→ Work to be completed
Go through the entries below and return every line that contains "BASE".

____

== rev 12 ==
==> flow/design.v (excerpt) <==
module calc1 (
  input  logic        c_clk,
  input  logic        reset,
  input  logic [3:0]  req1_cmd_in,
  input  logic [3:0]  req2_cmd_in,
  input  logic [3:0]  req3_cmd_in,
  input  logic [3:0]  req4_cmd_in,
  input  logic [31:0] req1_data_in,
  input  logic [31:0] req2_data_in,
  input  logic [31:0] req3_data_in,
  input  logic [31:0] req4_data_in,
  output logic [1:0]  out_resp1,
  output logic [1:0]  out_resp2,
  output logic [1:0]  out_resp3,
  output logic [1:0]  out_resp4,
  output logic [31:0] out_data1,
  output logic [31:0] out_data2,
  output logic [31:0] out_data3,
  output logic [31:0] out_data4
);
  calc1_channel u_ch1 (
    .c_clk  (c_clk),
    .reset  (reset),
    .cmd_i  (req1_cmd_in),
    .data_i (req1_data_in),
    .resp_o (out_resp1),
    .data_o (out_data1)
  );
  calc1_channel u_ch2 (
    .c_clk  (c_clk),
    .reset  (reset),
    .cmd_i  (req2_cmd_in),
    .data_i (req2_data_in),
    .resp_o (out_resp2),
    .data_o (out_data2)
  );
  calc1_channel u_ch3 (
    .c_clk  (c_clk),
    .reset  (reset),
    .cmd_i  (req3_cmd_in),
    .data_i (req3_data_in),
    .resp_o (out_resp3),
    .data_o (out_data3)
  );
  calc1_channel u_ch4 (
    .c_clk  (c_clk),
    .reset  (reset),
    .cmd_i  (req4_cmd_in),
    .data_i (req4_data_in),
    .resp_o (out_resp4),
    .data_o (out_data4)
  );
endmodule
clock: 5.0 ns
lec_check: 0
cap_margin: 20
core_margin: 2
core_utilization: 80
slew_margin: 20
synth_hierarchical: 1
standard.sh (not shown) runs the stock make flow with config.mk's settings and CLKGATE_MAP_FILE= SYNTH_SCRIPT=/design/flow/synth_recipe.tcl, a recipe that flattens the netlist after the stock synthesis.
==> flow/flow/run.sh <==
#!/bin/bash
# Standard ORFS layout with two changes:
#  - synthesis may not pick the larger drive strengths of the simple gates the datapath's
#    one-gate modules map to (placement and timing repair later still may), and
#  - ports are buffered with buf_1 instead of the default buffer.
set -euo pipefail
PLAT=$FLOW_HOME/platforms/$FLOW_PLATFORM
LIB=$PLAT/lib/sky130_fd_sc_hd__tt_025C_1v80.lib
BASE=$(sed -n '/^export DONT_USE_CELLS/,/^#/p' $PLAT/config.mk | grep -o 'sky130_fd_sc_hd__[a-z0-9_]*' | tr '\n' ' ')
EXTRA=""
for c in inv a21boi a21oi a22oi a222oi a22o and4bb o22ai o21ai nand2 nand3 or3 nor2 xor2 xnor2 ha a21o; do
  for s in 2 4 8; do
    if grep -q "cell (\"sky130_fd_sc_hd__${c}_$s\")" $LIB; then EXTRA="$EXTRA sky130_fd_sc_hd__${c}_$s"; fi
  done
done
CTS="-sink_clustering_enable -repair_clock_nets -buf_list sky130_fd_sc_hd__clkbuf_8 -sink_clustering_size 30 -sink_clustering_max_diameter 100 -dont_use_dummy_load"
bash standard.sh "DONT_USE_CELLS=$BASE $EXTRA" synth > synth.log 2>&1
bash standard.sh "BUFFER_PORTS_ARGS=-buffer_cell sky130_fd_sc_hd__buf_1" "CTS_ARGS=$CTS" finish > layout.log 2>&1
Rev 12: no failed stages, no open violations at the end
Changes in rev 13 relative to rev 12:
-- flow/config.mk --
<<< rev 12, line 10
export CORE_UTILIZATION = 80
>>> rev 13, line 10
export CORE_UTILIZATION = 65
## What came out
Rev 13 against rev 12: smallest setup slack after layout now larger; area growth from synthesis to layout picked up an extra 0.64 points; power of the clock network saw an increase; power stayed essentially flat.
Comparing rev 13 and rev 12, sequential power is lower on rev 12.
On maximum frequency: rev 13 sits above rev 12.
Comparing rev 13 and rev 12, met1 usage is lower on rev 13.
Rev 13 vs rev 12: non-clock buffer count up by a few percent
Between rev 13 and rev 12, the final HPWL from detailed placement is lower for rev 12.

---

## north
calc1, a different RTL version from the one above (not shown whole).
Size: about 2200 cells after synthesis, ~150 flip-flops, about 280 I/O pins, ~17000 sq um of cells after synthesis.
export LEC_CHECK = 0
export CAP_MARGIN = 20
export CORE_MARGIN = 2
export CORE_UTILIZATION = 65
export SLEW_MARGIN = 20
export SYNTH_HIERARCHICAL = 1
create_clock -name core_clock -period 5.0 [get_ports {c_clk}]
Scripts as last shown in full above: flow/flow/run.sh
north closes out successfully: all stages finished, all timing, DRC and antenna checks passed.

____

→ Written response
BASE=$(sed -n '/^export DONT_USE_CELLS/,/^#/p' $PLAT/config.mk | grep -o 'sky130_fd_sc_hd__[a-z0-9_]*' | tr '\n' ' ')
bash standard.sh "DONT_USE_CELLS=$BASE $EXTRA" synth > synth.log 2>&1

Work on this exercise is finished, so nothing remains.